> _TASK GOAL_: Examine the records and identify each line that includes the string "neqp". Copy those lines.
Segment Start: GIVEN RECORDS
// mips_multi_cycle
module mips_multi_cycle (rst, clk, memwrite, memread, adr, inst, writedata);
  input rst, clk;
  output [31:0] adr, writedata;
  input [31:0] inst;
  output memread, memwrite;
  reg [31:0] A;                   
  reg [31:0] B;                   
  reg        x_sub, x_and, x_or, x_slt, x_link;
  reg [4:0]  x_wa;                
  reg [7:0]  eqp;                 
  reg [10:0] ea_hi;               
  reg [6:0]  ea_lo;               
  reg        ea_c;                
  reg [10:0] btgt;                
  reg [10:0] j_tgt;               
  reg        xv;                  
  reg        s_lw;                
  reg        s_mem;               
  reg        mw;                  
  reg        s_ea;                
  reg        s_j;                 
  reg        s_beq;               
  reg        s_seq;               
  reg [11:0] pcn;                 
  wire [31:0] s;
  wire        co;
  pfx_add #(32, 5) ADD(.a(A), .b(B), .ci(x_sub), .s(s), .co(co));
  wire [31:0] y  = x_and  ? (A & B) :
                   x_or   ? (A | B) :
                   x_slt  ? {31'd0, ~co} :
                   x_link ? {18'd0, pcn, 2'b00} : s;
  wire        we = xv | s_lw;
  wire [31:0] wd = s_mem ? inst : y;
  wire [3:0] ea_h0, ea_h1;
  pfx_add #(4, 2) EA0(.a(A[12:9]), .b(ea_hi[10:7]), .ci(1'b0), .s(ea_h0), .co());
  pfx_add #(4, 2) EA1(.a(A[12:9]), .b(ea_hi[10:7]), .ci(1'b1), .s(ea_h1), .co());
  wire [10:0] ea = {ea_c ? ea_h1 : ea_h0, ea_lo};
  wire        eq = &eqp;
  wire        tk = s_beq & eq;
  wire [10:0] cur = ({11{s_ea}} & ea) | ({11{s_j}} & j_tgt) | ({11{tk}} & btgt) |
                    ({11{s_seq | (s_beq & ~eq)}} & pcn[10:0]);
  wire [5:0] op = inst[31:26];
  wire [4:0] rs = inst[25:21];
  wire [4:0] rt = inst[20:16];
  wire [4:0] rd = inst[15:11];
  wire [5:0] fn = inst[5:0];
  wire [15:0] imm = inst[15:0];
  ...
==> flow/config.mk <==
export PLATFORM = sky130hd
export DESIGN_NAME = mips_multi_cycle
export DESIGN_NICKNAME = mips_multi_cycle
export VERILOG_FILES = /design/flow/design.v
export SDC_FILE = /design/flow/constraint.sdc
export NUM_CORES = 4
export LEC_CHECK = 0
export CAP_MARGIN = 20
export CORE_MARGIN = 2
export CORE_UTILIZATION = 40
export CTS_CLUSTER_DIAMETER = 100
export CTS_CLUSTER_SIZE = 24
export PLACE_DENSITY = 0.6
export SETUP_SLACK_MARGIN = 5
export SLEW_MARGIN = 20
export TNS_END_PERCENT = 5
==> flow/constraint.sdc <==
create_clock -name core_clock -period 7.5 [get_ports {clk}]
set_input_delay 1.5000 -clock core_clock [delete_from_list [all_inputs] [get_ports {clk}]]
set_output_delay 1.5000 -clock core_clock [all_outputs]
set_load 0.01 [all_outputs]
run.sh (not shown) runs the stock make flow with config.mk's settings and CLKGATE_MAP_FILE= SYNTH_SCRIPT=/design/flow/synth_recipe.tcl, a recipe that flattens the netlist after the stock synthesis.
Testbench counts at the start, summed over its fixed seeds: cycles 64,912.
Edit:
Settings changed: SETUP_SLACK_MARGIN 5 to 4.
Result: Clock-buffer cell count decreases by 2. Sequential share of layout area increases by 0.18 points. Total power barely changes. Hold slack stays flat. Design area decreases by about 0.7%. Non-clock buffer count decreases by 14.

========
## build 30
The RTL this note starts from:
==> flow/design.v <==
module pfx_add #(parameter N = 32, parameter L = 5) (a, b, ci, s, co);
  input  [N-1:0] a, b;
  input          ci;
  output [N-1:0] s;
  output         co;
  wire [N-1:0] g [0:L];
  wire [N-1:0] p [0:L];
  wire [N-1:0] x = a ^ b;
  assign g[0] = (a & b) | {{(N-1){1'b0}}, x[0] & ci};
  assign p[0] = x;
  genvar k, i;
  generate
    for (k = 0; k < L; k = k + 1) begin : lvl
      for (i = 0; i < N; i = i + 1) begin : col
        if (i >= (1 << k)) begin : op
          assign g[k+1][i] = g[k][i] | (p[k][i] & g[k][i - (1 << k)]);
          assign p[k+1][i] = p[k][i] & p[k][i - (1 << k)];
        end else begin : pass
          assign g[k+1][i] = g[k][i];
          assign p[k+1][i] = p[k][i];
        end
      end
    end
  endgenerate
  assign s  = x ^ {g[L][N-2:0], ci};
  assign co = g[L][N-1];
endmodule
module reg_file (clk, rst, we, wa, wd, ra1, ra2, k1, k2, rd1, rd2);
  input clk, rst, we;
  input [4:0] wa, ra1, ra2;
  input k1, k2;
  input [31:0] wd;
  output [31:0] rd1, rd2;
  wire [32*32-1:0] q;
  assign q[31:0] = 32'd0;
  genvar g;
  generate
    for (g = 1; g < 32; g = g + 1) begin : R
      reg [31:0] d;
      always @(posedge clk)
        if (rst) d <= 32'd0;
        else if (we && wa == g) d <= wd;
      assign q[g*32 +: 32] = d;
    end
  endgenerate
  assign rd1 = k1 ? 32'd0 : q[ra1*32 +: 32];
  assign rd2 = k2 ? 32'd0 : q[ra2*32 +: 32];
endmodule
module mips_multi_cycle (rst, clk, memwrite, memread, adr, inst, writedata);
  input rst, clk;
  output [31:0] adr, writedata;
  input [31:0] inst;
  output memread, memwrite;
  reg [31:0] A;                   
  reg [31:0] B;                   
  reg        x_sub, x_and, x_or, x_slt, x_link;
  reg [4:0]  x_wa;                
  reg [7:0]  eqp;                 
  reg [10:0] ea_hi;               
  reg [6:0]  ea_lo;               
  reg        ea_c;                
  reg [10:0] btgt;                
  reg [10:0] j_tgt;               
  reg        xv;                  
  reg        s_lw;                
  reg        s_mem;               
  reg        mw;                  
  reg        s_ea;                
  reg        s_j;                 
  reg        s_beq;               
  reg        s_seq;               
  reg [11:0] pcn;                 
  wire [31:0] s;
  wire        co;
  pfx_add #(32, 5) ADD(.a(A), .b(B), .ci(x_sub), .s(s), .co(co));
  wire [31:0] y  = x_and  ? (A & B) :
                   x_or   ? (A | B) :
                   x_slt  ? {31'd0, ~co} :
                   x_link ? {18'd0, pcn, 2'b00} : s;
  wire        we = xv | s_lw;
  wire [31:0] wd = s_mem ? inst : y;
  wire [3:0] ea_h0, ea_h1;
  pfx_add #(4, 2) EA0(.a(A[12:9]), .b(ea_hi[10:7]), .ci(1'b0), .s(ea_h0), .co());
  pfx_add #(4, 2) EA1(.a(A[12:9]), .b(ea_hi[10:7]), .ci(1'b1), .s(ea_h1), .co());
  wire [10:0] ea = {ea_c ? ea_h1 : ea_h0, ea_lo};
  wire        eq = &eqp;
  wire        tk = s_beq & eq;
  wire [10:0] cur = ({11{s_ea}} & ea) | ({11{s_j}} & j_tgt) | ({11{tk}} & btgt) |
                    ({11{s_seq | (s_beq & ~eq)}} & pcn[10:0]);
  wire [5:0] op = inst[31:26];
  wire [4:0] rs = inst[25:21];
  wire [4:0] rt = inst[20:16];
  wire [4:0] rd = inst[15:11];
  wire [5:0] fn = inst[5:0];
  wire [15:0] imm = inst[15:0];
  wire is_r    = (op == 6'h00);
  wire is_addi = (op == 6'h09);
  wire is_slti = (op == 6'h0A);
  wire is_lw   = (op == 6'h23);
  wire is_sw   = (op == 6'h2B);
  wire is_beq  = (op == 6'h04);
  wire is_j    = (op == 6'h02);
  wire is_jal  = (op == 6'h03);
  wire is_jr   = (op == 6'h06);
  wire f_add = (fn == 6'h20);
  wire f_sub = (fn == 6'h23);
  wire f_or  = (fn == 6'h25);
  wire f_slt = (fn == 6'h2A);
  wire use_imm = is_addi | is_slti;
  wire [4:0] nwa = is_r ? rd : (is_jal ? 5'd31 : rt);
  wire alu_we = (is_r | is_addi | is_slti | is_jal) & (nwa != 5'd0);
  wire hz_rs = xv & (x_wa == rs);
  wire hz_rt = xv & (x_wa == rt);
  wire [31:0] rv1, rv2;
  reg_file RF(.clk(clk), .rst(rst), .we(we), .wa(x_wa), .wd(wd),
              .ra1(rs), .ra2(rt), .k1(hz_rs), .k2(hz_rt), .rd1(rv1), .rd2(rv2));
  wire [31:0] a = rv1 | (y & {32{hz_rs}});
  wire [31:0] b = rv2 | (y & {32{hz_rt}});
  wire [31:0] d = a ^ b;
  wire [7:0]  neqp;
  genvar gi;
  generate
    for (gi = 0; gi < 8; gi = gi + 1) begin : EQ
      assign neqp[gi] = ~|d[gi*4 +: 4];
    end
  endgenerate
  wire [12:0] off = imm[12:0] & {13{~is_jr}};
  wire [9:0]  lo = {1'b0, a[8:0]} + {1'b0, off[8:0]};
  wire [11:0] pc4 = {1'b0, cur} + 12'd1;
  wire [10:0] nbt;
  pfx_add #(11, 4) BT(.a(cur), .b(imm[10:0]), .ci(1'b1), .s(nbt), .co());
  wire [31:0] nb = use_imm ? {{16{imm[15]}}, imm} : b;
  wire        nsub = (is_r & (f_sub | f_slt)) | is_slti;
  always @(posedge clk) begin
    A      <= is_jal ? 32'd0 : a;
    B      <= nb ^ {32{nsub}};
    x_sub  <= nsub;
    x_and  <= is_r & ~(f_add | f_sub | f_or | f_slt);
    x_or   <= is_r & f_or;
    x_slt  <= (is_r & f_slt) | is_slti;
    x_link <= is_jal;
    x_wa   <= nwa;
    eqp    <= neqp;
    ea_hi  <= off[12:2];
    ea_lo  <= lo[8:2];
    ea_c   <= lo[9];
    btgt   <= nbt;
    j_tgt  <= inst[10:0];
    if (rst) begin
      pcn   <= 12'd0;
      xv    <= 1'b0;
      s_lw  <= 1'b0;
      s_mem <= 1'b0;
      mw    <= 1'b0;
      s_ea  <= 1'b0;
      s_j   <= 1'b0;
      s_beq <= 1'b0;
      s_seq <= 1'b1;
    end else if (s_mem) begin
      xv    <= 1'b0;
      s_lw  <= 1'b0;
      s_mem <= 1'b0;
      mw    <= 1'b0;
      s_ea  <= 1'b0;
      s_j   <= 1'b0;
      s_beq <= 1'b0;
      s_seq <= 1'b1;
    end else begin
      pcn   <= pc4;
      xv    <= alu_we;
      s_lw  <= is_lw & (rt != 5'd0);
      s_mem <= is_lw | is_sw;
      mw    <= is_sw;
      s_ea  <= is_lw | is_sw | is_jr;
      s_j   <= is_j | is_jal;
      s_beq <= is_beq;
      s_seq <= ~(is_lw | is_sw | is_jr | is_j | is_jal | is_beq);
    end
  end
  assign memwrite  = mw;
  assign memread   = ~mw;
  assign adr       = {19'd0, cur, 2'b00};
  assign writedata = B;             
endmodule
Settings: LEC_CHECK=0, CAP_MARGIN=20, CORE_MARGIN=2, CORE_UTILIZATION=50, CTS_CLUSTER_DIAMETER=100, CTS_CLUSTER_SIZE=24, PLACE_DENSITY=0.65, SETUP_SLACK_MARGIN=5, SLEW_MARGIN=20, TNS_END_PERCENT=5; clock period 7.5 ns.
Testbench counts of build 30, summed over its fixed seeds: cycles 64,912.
This design comes from an exercise in tuning for small area and a short achievable clock period on the open sky130 flow, not from production work.
RTL that was checked went through simulation tests only; none was proved equivalent to the original.
Power figures rest on the tool's default switching activity, not on a simulated workload.

## main
// RISC_TOY_SYS
module RISC_TOY_SYS (
    input  wire          CLK,
    input  wire          RSTN,
    output wire          IREQ,
    output wire [29:0]   IADDR,
    input  wire [31:0]   INSTR,
    output wire          DREQ,
    output wire [1:0]    DRW,
    output wire [29:0]   DADDR,
    output wire [31:0]   DWDATA,
    input  wire [31:0]   DRDATA,
    output wire [31:0]   CONSIG,
    input  wire [31:0]   IPIN,
    output wire [31:0]   IPOUT
);
For scale: roughly 0.091 mm2 of cells after synthesis.
export LEC_CHECK = 0
export CAP_MARGIN = 20
export CORE_MARGIN = 2
export CORE_UTILIZATION = 55
export CTS_BUF_LIST = sky130_fd_sc_hd__clkbuf_8
export CTS_CLUSTER_DIAMETER = 80
export CTS_CLUSTER_SIZE = 14
export SETUP_SLACK_MARGIN = 0.2
export SLEW_MARGIN = 20
create_clock -name core_clock -period 14.0 [get_ports {CLK}]
standard.sh (not shown) runs the stock make flow with config.mk's settings and CLKGATE_MAP_FILE= SYNTH_SCRIPT=/design/flow/synth_recipe.tcl, a recipe that flattens the netlist after the stock synthesis.
==> flow/flow/run.sh <==
#!/bin/bash
# Own flow for RISC_TOY_SYS. Runs in the standard flow's work folder (design.v,
# config.mk, standard.sh, synth_recipe.tcl, flow/, out/).
#  1. design_gl.v: design.v with two combinational modules replaced by
#     gate-level ones (flow/gen_gl.py): the register file's read selector
#     (RFREAD, an a222oi AND-OR tree) and the EX operand selector's last
#     gate (OPMUX, a21o). They have no registers, so the registers are the
#     standard synthesis's.
#  2. Synthesis is synth_recipe.tcl with the ABC pass called through a Tcl
#     proc (same arguments; the script is flow/abc.script if present).
#  3. the standard layout (standard.sh) with small port buffers
#     (buf_2) instead of buffer_ports' default delay cells, and repair_timing
#     aimed below the clock period (the SDC is unchanged); clock tree
#     synthesis without dummy loads; RSTN and IREQ pins side by side
#     (flow/io.tcl).
# Each tool's output goes to a log file of its own here.
set -euo pipefail
W=$(pwd)
python3 flow/gen_gl.py "$W/rfread_gl.v" > gen_gl.log 2>&1
python3 - "$W/design.v" "$W/rfread_gl.v" "$W/design_gl.v" > design_gl.log 2>&1 <<'PY'
import re, sys
src = open(sys.argv[1]).read()
gl = open(sys.argv[2]).read()
for m in ("RFREAD", "OPMUX"):
    pat = re.compile(r"\bmodule\s+" + m + r"\b.*?\bendmodule\b", re.S)
    assert len(pat.findall(src)) == 1, m + " not found exactly once"
    src = pat.sub("", src)
open(sys.argv[3], "w").write(src + "\n" + gl)
print("design_gl.v written")
PY
# ABC: ORFS's script, or flow/abc.script when there is one
if [[ -f flow/abc.script ]]; then
  ABCP="set i [lsearch \$args -script]; if {\$i >= 0} { lset args [expr {\$i+1}] $W/flow/abc.script }; "
else
  ABCP=""
fi
{
  echo 'proc synth {args} { yosys synth -nofsm -noshare {*}$args }'
  echo "proc abc {args} { ${ABCP}yosys abc {*}\$args }"
  tail -n +2 synth_recipe.tcl
} > my_synth.tcl
bash standard.sh \
  "VERILOG_FILES=$W/design_gl.v" \
  "SYNTH_SCRIPT=$W/my_synth.tcl" \
  "BUFFER_PORTS_ARGS=-buffer_cell sky130_fd_sc_hd__buf_2" \
  "SETUP_SLACK_MARGIN=8.4" \
  "IO_CONSTRAINTS=$W/flow/io.tcl" \
  "CTS_ARGS=-sink_clustering_enable -repair_clock_nets -sink_clustering_size 14 -sink_clustering_max_diameter 80 -buf_list sky130_fd_sc_hd__clkbuf_8 -dont_use_dummy_load" \
  finish > standard_flow.log 2>&1
Other scripts of this flow, unchanged in this note and not shown: flow/flow/gen_gl.py, flow/flow/io.tcl
Relative to main, the following input files were edited for the feature branch:
diff --git a/flow/design.v b/flow/design.v
--- a/flow/design.v
+++ b/flow/design.v
@@ -148,17 +148,17 @@
     wire flush = taken | jump_d;
     wire hz    = LD_EX & (RAC_EX != 5'd0) &
                  (mA(RAC_EX, nn, isSTR, fb, fc) | mB(RAC_EX, nn, stx, fa, fc));
     wire vld   = ~taken & ~jump_d & ~hz;     
     wire [31:0] sext17 = {{15{INSTR[16]}}, INSTR[16:0]};
     wire [31:0] zext17 = {15'd0, INSTR[16:0]};
     wire [31:0] sext22 = {{10{INSTR[21]}}, INSTR[21:0]};
     wire [31:0] zext22 = {10'd0, INSTR[21:0]};
-    wire [31:0] P4_ID  = PC_ID + 32'd4;
+    wire [31:0] P4_ID  = inc4(PC_ID);
     wire        tbase  = ~(INSTR[31] & INSTR[29]);
     wire [31:0] target = (tbase ? P4_ID : PC_ID) + sext22;
     reg [31:0] imm_ID;
     always @(*) begin
         if (jump)                      imm_ID = P4_ID;       
         else if (isBRL)                imm_ID = PC_ID;       
         else if (isST | isLD)          imm_ID = (fb == 5'b11111) ? zext17 : sext17;
         else if (isSTR | isLDR)        imm_ID = target;      
@@ -194,17 +194,30 @@
     wire zeroA = (fb == 5'b11111);
     wire [3:0] sa_ID = pcrel ? 4'b0000 :      
                        zeroA ? 4'b0000 :
                        fmA   ? 4'b0010 :
                        fwA   ? (LDRES_MEM ? 4'b1000 : 4'b0100) : 4'b0001;
     wire [3:0] sb_ID = fmB   ? 4'b0010 :
                        fwB   ? (LDRES_MEM ? 4'b1000 : 4'b0100) : 4'b0001;
     wire [31:0] A_EX;
-    wire [31:0] PCp4 = PC + 32'd4;
+    function [31:0] inc4;
+        input [31:0] v;
+        integer ii;
+        reg c;
+        begin
+            inc4[1:0] = v[1:0];
+            c = 1'b1;
+            for (ii = 2; ii < 32; ii = ii + 1) begin
+                inc4[ii] = v[ii] ^ c;
+                c = c & v[ii];
+            end
+        end
+    endfunction
+    wire [31:0] PCp4 = inc4(PC);
     wire [31:0] pc_base = (hz & ~jump_d) ? PC : (jump & ~jump_d) ? target : PCp4;
     wire [31:0] pc_next = taken ? A_EX : pc_base;
     always @(posedge CLK or negedge RSTN) begin
         if (!RSTN) begin
             PC     <= 32'd0;
             PC_ID  <= 32'd0;
             jump_d <= 1'b0;
         end else begin
@@ -285,29 +298,29 @@
         input [31:0] v;
         integer i;
         begin
             for (i = 0; i < 32; i = i + 1) rev32[i] = v[31-i];
         end
     endfunction
     wire [31:0] SX = OP_SHL ? rev32(A) : A;
     wire [31:0] RR = (({SX, SX}) >> sh);
-    wire [31:0] MK = 32'hFFFFFFFF >> sh;
+    wire [31:0] MK = (32'hFFFFFFFF >> sh) | {32{OP_ROR}};    
     wire [31:0] T  = RR & MK;
     wire [31:0] SHR = T | ({32{OP_ASR & A[31]}} & ~MK);
+    reg [31:0] LOGIC;
+    integer li;
+    always @(*) for (li = 0; li < 32; li = li + 1) LOGIC[li] = LUT_EX[{A[li], B[li]}];
     wire [31:0] alu =
         ({32{OP_ADD | OP_SUB}} & SUM) |
-        ({32{LUT_EX[0]}} & ~A & ~B) |
-        ({32{LUT_EX[1]}} & ~A &  B) |
-        ({32{LUT_EX[2]}} &  A & ~B) |
-        ({32{LUT_EX[3]}} &  A &  B) |
+        LOGIC |
         ({32{OP_PC}}    & PC) |
         ({32{OP_SHL}}   & rev32(T)) |
-        ({32{OP_LSR | OP_ASR}} & SHR) |
-        ({32{OP_ROR}}   & RR);
+        ({32{OP_LSR | OP_ASR | OP_ROR}} & SHR) |
+        32'd0;
     always @(posedge CLK or negedge RSTN) begin
         if (!RSTN) begin
             RW_MEM   <= 1'b0;
             DREQ_MEM <= 1'b0;
         end else begin
             RW_MEM   <= RW_EX;
             DREQ_MEM <= DREQ_EX;
         end
## What came out
main: all stages complete, timing, DRC and antenna checks passed
The feature branch finished every step from synthesis to the final layout, and the layout passed the timing, design-rule and antenna checks.
The actual transition at the worst max-transition pin of the feature branch is lower than that of main.
Compared with main, the feature branch shows clock-pin slew on the worst setup and hold paths higher by 0.03 ns.
Clock-buffer cell count for the feature branch: about 0.7% down relative to main
Number of cells after detailed placement was higher in the run labelled main.
main → the feature branch: final-layout clock-cell area share has remained practically unchanged, total power has remained practically unchanged.
No functional check of the RTL was part of the feature branch.

## afterwards: timing with drivers on the ports
No port has a modelled driver above. Below, the same layouts with a new extraction and two added sets of constraints.
Step 1 sets driving cells, clkbuf_16 on the clock port and buf_2 on the other inputs (assumed; they add their load-dependent delay and slew).
Step 2 adds t to the input delays and takes it off the output delays; t is the mean of the earliest and latest rising clock arrival at the registers after step 1. Input paths then give back, and output paths get back, about the clock's delay inside the block.
a / b / c = ideal ports / drivers / drivers and shift; a / b = the first two.
| run | t, ns | setup slack, ns | worst setup path at the end | worst register clock-pin slew, ns |
|---|---|---|---|---|
| main | 1.052 | 8.170 / 7.917 / 7.250 | input to register | 0.10 / 0.10 |
| the feature branch | 1.005 | 7.626 / 7.626 / 7.152 | input to register | 0.11 / 0.11 |
After both steps setup and hold are still met in every run listed. For main, which loses most, drivers alone change the setup slack by -0.253 ns; drivers and shift together by -0.920 ns.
Segment End: GIVEN RECORDS
> _YOUR RESPONSE_:
  wire [7:0]  neqp;
      assign neqp[gi] = ~|d[gi*4 +: 4];
    eqp    <= neqp;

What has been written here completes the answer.